Harvard Pilgrim purchased a product made by Subimo, based in Chicago, called Healthcare Advisor.
On these websites, community hospitals sometimes rank above teaching hospitals for various surgeries and illnesses. But the teaching hospitals often perform surgery on far sicker patients who are more likely to die during surgery and more susceptible to life-threatening complications.
HealthShare, based in Acton, and other companies look at data extracted from hospital bills, rather than reviewing patient charts and medical records, so they can't fully account for sicker patients. The bills include some information about sicker patients, and the companies consider this when computing hospitals' ranking. But the companies can't tell the difference, for example, between a patient in the initial stages of cancer and one who has advanced cancer and is at higher risk for certain surgical complications.
Health plan executives and employers say these services are a beginning.
"Don't make the perfect the enemy of the good," said Dr. John Freedman, Tufts Health Plan's medical director for clinical quality. "This information is not the be-all and end-all; we would never see it as replacing reasonable clinical judgment. But it really enables people to research their own specific condition. People want this information and we should make it available."

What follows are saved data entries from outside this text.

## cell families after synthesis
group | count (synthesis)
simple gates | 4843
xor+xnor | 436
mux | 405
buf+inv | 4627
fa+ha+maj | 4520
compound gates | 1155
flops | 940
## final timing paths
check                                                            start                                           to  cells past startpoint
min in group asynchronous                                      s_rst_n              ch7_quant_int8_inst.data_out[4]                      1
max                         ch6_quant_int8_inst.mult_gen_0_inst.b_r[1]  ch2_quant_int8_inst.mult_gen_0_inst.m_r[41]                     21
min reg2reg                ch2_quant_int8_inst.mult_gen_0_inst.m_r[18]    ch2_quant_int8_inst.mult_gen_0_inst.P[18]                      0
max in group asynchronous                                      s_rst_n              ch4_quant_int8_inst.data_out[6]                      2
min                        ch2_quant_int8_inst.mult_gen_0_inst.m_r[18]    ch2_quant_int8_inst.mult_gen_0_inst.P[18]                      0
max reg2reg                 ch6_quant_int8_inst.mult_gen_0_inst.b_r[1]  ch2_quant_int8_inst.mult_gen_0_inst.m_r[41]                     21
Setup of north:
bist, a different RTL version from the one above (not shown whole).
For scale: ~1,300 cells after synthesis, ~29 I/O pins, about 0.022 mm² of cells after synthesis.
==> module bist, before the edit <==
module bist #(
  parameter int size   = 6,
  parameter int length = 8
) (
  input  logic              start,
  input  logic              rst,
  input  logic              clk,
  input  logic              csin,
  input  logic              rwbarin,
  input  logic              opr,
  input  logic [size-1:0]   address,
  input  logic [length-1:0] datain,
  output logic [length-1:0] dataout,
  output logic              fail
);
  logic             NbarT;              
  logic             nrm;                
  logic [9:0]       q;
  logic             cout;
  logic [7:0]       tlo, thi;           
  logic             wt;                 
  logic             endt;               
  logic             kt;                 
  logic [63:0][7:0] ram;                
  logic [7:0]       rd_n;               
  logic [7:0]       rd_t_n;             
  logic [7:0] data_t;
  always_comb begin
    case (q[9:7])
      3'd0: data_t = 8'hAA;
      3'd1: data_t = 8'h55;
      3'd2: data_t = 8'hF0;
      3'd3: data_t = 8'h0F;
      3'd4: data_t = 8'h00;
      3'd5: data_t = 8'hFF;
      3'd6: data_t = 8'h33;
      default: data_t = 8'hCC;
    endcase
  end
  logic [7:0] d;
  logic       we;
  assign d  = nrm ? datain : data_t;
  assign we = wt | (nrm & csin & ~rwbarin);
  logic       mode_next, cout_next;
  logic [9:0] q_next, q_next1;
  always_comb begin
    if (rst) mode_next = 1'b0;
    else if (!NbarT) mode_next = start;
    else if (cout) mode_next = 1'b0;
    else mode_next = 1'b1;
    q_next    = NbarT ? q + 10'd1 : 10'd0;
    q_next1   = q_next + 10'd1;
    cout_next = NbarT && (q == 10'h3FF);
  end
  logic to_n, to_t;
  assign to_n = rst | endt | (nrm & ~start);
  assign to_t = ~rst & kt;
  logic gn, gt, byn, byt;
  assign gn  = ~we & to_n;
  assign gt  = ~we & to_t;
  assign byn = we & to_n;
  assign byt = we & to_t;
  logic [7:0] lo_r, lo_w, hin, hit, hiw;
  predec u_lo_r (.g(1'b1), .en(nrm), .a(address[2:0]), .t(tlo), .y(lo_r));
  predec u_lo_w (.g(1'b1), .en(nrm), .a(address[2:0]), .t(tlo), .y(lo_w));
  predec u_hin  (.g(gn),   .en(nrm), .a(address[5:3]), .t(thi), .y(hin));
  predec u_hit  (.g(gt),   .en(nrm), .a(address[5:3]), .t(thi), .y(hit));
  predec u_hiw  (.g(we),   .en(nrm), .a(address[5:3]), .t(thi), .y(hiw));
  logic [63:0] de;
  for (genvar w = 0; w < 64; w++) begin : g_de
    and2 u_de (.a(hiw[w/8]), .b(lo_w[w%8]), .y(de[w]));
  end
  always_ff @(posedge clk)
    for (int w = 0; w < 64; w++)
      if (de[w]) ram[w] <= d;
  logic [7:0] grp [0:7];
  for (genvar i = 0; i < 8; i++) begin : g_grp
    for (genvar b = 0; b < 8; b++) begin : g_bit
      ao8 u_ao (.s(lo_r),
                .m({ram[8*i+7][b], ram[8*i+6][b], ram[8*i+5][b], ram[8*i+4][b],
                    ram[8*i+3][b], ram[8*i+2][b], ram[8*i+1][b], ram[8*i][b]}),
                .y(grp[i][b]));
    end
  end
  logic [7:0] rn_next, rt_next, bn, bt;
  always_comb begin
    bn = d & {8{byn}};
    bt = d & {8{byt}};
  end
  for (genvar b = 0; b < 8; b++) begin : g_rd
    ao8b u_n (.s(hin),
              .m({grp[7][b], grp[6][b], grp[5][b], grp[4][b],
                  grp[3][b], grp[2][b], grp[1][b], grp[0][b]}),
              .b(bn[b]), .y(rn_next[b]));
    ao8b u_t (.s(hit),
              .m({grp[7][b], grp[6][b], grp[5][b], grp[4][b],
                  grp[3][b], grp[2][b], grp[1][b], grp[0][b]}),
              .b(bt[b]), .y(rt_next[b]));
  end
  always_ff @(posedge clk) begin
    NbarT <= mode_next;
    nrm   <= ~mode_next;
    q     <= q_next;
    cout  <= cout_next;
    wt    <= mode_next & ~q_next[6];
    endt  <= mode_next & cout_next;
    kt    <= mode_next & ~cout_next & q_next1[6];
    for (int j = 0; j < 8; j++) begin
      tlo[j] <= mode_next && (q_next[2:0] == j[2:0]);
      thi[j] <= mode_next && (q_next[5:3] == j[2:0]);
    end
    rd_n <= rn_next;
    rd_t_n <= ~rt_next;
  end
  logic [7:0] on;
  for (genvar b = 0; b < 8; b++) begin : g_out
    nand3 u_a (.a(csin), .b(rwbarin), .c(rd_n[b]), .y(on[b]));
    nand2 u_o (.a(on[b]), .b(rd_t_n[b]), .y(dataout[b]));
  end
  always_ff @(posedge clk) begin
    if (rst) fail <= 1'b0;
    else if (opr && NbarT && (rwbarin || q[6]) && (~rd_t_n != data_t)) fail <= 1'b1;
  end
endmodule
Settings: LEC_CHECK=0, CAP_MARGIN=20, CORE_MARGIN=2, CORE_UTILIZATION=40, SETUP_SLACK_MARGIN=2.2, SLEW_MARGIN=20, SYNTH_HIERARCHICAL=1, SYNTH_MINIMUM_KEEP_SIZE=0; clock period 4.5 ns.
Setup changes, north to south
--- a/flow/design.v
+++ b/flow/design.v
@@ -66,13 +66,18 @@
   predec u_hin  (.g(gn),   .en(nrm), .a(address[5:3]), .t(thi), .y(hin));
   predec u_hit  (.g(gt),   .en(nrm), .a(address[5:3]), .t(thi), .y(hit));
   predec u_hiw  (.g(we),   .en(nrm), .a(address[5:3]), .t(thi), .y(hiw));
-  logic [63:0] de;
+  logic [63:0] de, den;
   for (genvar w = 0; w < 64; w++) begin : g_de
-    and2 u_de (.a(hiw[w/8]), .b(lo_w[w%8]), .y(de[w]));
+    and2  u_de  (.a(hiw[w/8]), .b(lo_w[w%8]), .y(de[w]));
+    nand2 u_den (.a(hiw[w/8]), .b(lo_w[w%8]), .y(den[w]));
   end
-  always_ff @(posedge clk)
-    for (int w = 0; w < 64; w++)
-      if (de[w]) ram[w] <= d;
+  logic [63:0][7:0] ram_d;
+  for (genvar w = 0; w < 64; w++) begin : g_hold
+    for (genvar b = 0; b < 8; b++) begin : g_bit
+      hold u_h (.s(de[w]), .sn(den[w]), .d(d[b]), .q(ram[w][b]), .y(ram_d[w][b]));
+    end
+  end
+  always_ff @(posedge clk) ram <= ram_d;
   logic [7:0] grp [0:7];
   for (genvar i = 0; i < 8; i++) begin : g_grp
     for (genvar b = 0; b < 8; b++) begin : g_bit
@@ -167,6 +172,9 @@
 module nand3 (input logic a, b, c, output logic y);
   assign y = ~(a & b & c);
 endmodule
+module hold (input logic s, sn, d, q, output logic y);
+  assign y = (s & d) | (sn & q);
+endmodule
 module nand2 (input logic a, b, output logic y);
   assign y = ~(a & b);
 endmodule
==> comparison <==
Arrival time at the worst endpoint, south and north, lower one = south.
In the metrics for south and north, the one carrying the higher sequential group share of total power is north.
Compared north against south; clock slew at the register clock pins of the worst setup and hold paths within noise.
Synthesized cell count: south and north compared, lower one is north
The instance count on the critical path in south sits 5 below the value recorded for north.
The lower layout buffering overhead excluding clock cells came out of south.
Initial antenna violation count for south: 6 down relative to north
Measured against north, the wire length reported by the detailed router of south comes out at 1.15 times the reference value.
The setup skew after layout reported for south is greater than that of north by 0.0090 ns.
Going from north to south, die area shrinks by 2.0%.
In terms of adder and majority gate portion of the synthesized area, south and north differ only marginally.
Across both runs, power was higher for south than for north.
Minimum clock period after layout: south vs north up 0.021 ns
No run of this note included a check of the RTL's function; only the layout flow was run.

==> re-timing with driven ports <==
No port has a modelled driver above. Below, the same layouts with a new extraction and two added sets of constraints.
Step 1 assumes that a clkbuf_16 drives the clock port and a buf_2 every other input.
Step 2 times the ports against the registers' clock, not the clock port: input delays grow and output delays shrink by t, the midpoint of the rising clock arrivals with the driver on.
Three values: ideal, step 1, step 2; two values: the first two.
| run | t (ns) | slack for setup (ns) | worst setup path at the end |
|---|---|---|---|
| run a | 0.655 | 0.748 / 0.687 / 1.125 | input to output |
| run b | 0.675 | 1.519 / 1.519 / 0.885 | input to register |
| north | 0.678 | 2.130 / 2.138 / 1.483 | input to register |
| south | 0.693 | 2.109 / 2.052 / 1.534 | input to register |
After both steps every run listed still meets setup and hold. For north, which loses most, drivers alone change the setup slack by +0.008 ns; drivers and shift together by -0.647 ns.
Background: an optimization exercise with open tools, aiming at small area. Do not read the settings as production practice.
The RTL was checked by simulation tests, not by an equivalence proof against the original design.
The flow treats the clock pin as an ideal source, which a real chip does not have.
Power and IR drop assume default switching activity.

==> design/flow/design.v <==
`timescale 1ns / 1ps
module lcd_display #(parameter cnt1ms = 2)(
    input clk,
    input reset,
    input set_time,
    input [11:0] set_year,
    input [4:0] set_month,
    input [7:0] set_day,
    input [4:0] set_hour,
    input [5:0] set_min,
    input [5:0] set_sec,
    output lcd_e,
    output lcd_rs,
    output lcd_rw,
    output reg [7:0] lcd_data
    );
    reg [2:0] ph;
    reg [4:0] cnt;
    reg       lmode;
    reg       odd;
    reg [4:0] q;
    reg [11:0] year;
    reg [3:0]  month;
    reg [4:0]  day;
    reg [4:0]  hour;
    reg [5:0]  min;
    reg [5:0]  sec;
    assign lcd_rw = 1'b0;
    assign lcd_e  = (ph == 3'd2) || (ph == 3'd3);
    assign lcd_rs = lmode && (cnt != 5'd0);
    wire tick = (q == 5'd25) && (ph[1:0] == 2'b01);
    always @(posedge clk) begin
        if (!reset) begin
            ph    <= 3'd5;
            cnt   <= 5'd0;
            lmode <= 1'b0;
            odd   <= 1'b0;
            q     <= 5'd0;
        end else begin
            ph <= ph + 3'd1;
            if (ph == 3'd6) begin
                if (!lmode) begin
                    if (cnt == 5'd30) begin
                        lmode <= 1'b1;
                        cnt   <= 5'd1;
                    end else
                        cnt <= cnt + 5'd1;
                end else begin
                    if (cnt == 5'd16) cnt <= 5'd0;
                    else              cnt <= cnt + 5'd1;
                end
            end
            if (ph == 3'd7 && lmode && cnt == 5'd0)
                odd <= ~odd;
            if (ph[1:0] == 2'b00)
                q <= (q == 5'd25) ? 5'd1 : q + 5'd1;
        end
    end
    function [4:0] dim;
        input [3:0] m;
        begin
            case (m)
                4'd4, 4'd6, 4'd9, 4'd11: dim = 30;
                4'd2:                    dim = 28;
                default:                 dim = 31;
            endcase
        end
    endfunction
    always @(posedge clk) begin
        if (!reset) begin
            year  <= 12'd2024;
            month <= 4'd1;
            day   <= 5'd1;
            hour  <= 5'd0;
            min   <= 6'd0;
            sec   <= 6'd0;
        end else if (set_time) begin
            year  <= set_year;
            month <= set_month[3:0];
            day   <= set_day[4:0];
            hour  <= set_hour;
            min   <= set_min;
            sec   <= set_sec;
        end else if (tick) begin
            if (sec == 6'd59) begin sec <= 6'd0;
                if (min == 6'd59) begin min <= 6'd0;
                    if (hour == 5'd23) begin hour <= 5'd0;
                        if (day == dim(month)) begin day <= 5'd1;
                            if (month == 4'd12) begin month <= 4'd1; year <= year + 12'd1; end
                            else month <= month + 4'd1;
                        end else day <= day + 5'd1;
                    end else hour <= hour + 5'd1;
                end else min <= min + 6'd1;
            end else sec <= sec + 6'd1;
        end
    end
    wire [5:0] yhi = year / 7'd100;
    wire [6:0] ylo = year % 7'd100;
    reg [6:0] v;
    reg       units;
    wire [3:0] vt = v / 4'd10;
    wire [3:0] vu = v % 4'd10;
    reg       isdig;
    reg [7:0] ch;
    always @* begin
        v = 7'd0; units = 1'b0; isdig = 1'b0; ch = 8'h20;
        if (!odd) begin
            case (cnt)
                5'd1:  begin v = yhi;   units = 0; isdig = 1; end
                5'd2:  begin v = yhi;   units = 1; isdig = 1; end
                5'd3:  begin v = ylo;   units = 0; isdig = 1; end
                5'd4:  begin v = ylo;   units = 1; isdig = 1; end
                5'd5:  ch = 8'h2F;
                5'd6:  begin v = month; units = 0; isdig = 1; end
                5'd7:  begin v = month; units = 1; isdig = 1; end
                5'd8:  ch = 8'h2F;
                5'd9:  begin v = day;   units = 0; isdig = 1; end
                5'd10: begin v = day;   units = 1; isdig = 1; end
                default: ch = 8'h20;
            endcase
        end else begin
            case (cnt)
                5'd1:  begin v = hour;  units = 0; isdig = 1; end
                5'd2:  begin v = hour;  units = 1; isdig = 1; end
                5'd3:  ch = 8'h3A;
                5'd4:  begin v = min;   units = 0; isdig = 1; end
                5'd5:  begin v = min;   units = 1; isdig = 1; end
                5'd6:  ch = 8'h3A;
                5'd7:  begin v = sec;   units = 0; isdig = 1; end
                5'd8:  begin v = sec;   units = 1; isdig = 1; end
                default: ch = 8'h20;
            endcase
        end
        if (isdig)
            ch = {4'h3, units ? vu : vt};
    end
    reg [7:0] nd;
    always @* begin
        if (lmode) begin
            if (cnt == 5'd0) nd = {1'b1, odd, 6'd0};
            else             nd = ch;
        end else begin
            case (cnt)
                5'd1:  nd = 8'h01;
                5'd27: nd = (ph == 3'd7) ? 8'h00 : 8'h38;
                5'd28: nd = 8'h06;
                5'd29: nd = 8'h0C;
                5'd30: nd = 8'h80;
                default: nd = 8'h00;
            endcase
        end
    end
    always @(posedge clk) begin
        if (!reset)
            lcd_data <= 8'h00;
        else if (ph[0])
            lcd_data <= nd;
    end
endmodule
This is an optimization exercise on Yosys and OpenROAD, whose aim is small area, a short achievable clock period and few clock cycles, not a production implementation. Function was checked by simulation only, so behaviour that the tests miss may differ from the original. No activity file was given, so power comes from the tool's default toggle rates.

$ cat design/flow/config.mk
export PLATFORM = sky130hd
export DESIGN_NAME = SAD
export DESIGN_NICKNAME = SAD
export VERILOG_FILES = /design/flow/design.v
export SDC_FILE = /design/flow/constraint.sdc
export NUM_CORES = 4
export LEC_CHECK = 0
export CAP_MARGIN = 20
export CORE_MARGIN = 2
export CORE_UTILIZATION = 40
export SLEW_MARGIN = 20
$ cat design/flow/constraint.sdc
create_clock -name core_clock -period 5.0 [get_ports {Clk}]
set_input_delay 1.0000 -clock core_clock [delete_from_list [all_inputs] [get_ports {Clk}]]
set_output_delay 1.0000 -clock core_clock [all_outputs]
set_load 0.01 [all_outputs]
This is an optimization exercise on Yosys and OpenROAD, whose aim is small area, not a production implementation. Only simulation tests tie the RTL to the original design; equivalence was not proved. Power figures rest on the tool's default switching activity, not on a simulated workload.

==> flow/design.v (excerpt) <==
module Syntacore_simple
#(parameter   MSTR_NUM     = 2,
              SLV_NUM      = 4,
              DATA_WDTH    = 32,
              ADDR_WDTH    = 32,
              IDL_NUM      = 5
)
(
   input                                                  i_clk,
   input                                                  rst,
   input          [(MSTR_NUM - 1)                  : 0]   i_m_s_req,
   input          [(MSTR_NUM * ADDR_WDTH - 1)      : 0]   i_m_s_addr,
   input          [(MSTR_NUM - 1)                  : 0]   i_m_s_cmd,
   input          [(MSTR_NUM * DATA_WDTH - 1)      : 0]   i_m_s_wdata,
   input          [(SLV_NUM - 1)                   : 0]   i_s_m_ack,
   input          [(SLV_NUM * DATA_WDTH - 1)       : 0]   i_s_m_rdata,
   output   reg   [(SLV_NUM - 1)                   : 0]   o_m_s_req,
   output   reg   [(SLV_NUM * ADDR_WDTH - 1)       : 0]   o_m_s_addr,
   output   reg   [(SLV_NUM - 1)                   : 0]   o_m_s_cmd,
   output   reg   [(SLV_NUM * DATA_WDTH - 1)       : 0]   o_m_s_wdata,
   output   reg   [(MSTR_NUM - 1)                  : 0]   o_s_m_ack,
   output   reg   [(MSTR_NUM * DATA_WDTH - 1)      : 0]   o_s_m_rdata
);
clock: 5.0 ns
lec_check: 0
abc_area: 1
cap_margin: 20
core_area: 5 5 135 135
cts_buf_list: sky130_fd_sc_hd__clkbuf_4 sky130_fd_sc_hd__clkbuf_8
die_area: 0 0 140 140
slew_margin: 20
standard.sh (not shown) runs the stock make flow with config.mk's settings and CLKGATE_MAP_FILE= SYNTH_SCRIPT=/design/flow/synth_recipe.tcl, a recipe that flattens the netlist after the stock synthesis.
==> flow/flow/run.sh <==
#!/bin/bash
# Standard ORFS layout, except that the port buffers that global placement
# inserts use the smallest buffer (buf_1) instead of the tool's default pick.
set -euo pipefail
cd "$(dirname "$0")/.."
export BUFFER_PORTS_ARGS="-buffer_cell sky130_fd_sc_hd__buf_1"
bash standard.sh > flow_standard.log 2>&1
The first run ended with an error in 3_2_place_iop, error PPL-0024.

A community hospital may have a superb surgeon who elevates its rankings, Freedman said. Also, said Rick Siegrist, HealthShare's chief executive, small hospitals sometimes come out on top if they perform a small number of a particular procedure, too few for complications to show up.
For example, in HealthShare's website, Norwood Hospital ties for second, with Beth Israel Deaconess, for the treatment of brain cancer. Mass. General is ranked third in the category. But, Siegrist cautioned, Norwood had just 24 cases, while the larger hospitals each had more than 100.
In response to hospitals' concerns, Blue Cross and Tufts are customizing the program so that hospitals with very small numbers of cases can't be compared. They are also changing the program to ensure that differences between hospitals meet a high standard of statistical significance.
But in other cases, Siegrist said, "community hospitals can provide very good care. Our tool is not biased toward teaching hospitals or toward community hospitals."